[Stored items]
--*--

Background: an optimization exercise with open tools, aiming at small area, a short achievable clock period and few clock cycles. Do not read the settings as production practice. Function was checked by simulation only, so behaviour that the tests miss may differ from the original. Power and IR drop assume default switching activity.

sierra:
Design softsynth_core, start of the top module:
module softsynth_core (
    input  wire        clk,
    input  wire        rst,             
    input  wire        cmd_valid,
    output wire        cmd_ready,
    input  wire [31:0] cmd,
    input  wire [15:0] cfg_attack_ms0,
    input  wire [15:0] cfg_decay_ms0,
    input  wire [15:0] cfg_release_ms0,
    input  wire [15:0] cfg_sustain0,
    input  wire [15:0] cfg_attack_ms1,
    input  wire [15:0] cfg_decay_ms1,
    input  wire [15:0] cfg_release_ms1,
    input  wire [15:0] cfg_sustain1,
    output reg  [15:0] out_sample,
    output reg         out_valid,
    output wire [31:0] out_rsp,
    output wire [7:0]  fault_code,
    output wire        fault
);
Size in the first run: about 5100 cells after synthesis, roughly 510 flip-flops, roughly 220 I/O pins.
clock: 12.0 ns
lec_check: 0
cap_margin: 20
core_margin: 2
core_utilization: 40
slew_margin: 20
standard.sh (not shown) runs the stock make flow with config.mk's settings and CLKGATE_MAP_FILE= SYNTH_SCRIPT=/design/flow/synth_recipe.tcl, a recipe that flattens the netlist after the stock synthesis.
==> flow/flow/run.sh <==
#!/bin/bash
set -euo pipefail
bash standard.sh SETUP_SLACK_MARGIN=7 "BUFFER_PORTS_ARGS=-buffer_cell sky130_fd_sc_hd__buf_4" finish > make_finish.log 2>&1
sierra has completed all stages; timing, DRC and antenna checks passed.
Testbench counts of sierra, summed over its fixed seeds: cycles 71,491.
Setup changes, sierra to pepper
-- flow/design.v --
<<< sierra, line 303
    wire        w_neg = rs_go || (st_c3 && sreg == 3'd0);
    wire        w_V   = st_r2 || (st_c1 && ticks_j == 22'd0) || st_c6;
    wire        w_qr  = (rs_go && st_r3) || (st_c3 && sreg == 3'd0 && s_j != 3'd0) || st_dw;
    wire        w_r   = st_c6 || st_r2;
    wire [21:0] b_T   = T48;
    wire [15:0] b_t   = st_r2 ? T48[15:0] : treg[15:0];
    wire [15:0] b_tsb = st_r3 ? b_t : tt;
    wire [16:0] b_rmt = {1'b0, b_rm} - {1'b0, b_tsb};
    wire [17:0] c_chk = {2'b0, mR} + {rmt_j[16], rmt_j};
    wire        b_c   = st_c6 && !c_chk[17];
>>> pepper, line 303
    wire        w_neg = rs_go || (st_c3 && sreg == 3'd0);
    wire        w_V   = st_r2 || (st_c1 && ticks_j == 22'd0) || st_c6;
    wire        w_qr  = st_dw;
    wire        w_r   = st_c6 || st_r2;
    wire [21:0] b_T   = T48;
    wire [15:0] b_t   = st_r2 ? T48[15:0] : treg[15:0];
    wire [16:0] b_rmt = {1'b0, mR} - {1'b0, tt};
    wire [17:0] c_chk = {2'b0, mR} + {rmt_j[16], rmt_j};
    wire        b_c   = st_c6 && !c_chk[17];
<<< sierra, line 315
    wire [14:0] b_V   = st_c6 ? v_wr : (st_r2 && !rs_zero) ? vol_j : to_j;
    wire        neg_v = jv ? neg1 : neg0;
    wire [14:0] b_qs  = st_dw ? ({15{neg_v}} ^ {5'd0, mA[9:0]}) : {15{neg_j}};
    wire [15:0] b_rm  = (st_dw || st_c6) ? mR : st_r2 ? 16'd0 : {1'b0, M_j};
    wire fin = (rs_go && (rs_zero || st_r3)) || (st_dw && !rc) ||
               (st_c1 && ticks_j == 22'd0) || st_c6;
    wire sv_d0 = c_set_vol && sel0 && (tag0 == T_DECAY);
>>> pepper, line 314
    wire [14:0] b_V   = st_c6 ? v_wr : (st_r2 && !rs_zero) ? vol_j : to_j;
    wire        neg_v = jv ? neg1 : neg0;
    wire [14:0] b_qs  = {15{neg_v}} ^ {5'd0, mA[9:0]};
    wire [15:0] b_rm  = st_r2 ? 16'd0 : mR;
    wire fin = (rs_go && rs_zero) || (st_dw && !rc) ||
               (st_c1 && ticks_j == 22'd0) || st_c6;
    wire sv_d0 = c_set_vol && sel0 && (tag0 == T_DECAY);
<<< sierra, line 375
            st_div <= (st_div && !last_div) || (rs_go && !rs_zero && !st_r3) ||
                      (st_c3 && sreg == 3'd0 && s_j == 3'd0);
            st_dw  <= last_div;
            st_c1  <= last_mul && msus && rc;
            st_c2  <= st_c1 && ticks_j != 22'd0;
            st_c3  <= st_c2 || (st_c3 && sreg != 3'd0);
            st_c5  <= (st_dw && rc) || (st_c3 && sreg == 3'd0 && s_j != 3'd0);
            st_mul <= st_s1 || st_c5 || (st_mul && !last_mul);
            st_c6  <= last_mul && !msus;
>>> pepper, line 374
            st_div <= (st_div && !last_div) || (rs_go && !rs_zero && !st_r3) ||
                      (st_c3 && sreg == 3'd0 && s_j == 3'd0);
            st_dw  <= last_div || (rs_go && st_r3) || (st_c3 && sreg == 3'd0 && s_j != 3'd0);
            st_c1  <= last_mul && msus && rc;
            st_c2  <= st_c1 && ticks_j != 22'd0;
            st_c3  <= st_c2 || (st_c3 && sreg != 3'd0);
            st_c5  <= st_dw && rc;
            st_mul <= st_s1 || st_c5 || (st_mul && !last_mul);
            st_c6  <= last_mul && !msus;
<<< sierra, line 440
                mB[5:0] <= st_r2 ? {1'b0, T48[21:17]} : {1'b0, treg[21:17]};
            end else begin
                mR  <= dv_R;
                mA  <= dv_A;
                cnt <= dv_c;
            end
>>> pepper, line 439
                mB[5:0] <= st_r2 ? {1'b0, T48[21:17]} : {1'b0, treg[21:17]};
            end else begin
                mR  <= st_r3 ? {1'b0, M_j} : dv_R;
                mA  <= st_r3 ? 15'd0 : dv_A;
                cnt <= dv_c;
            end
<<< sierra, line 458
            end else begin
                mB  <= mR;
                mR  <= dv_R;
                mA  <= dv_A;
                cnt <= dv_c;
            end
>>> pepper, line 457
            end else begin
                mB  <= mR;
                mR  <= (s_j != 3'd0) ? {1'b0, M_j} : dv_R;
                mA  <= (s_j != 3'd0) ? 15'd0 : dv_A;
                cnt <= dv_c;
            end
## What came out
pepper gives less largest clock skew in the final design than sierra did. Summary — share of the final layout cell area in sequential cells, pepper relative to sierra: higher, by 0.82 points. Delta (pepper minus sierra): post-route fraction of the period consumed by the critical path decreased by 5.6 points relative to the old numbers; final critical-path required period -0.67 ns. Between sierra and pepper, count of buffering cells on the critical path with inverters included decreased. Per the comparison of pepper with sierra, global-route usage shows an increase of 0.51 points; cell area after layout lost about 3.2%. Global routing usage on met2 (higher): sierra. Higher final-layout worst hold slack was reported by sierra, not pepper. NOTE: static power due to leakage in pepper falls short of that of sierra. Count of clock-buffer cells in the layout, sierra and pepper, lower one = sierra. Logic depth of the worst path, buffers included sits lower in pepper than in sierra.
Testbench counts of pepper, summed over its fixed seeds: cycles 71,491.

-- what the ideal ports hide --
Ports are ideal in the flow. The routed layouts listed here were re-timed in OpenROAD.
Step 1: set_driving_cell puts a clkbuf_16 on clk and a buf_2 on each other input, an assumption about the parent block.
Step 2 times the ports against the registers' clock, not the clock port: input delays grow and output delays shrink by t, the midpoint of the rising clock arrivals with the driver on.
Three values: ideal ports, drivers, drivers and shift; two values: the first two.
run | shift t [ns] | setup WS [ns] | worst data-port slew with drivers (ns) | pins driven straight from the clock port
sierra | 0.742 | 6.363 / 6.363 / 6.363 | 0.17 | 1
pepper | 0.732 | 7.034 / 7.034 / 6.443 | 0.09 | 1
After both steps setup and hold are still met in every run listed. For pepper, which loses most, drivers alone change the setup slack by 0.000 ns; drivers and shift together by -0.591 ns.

--*--

To do: Beginning at the first line of the records, give again each line exactly as written, ending with the line that contains "sierra has completed".

The answer:
Background: an optimization exercise with open tools, aiming at small area, a short achievable clock period and few clock cycles. Do not read the settings as production practice. Function was checked by simulation only, so behaviour that the tests miss may differ from the original. Power and IR drop assume default switching activity.

sierra:
Design softsynth_core, start of the top module:
module softsynth_core (
    input  wire        clk,
    input  wire        rst,             
    input  wire        cmd_valid,
    output wire        cmd_ready,
    input  wire [31:0] cmd,
    input  wire [15:0] cfg_attack_ms0,
    input  wire [15:0] cfg_decay_ms0,
    input  wire [15:0] cfg_release_ms0,
    input  wire [15:0] cfg_sustain0,
    input  wire [15:0] cfg_attack_ms1,
    input  wire [15:0] cfg_decay_ms1,
    input  wire [15:0] cfg_release_ms1,
    input  wire [15:0] cfg_sustain1,
    output reg  [15:0] out_sample,
    output reg         out_valid,
    output wire [31:0] out_rsp,
    output wire [7:0]  fault_code,
    output wire        fault
);
Size in the first run: about 5100 cells after synthesis, roughly 510 flip-flops, roughly 220 I/O pins.
clock: 12.0 ns
lec_check: 0
cap_margin: 20
core_margin: 2
core_utilization: 40
slew_margin: 20
standard.sh (not shown) runs the stock make flow with config.mk's settings and CLKGATE_MAP_FILE= SYNTH_SCRIPT=/design/flow/synth_recipe.tcl, a recipe that flattens the netlist after the stock synthesis.
==> flow/flow/run.sh <==
#!/bin/bash
set -euo pipefail
bash standard.sh SETUP_SLACK_MARGIN=7 "BUFFER_PORTS_ARGS=-buffer_cell sky130_fd_sc_hd__buf_4" finish > make_finish.log 2>&1
sierra has completed all stages; timing, DRC and antenna checks passed.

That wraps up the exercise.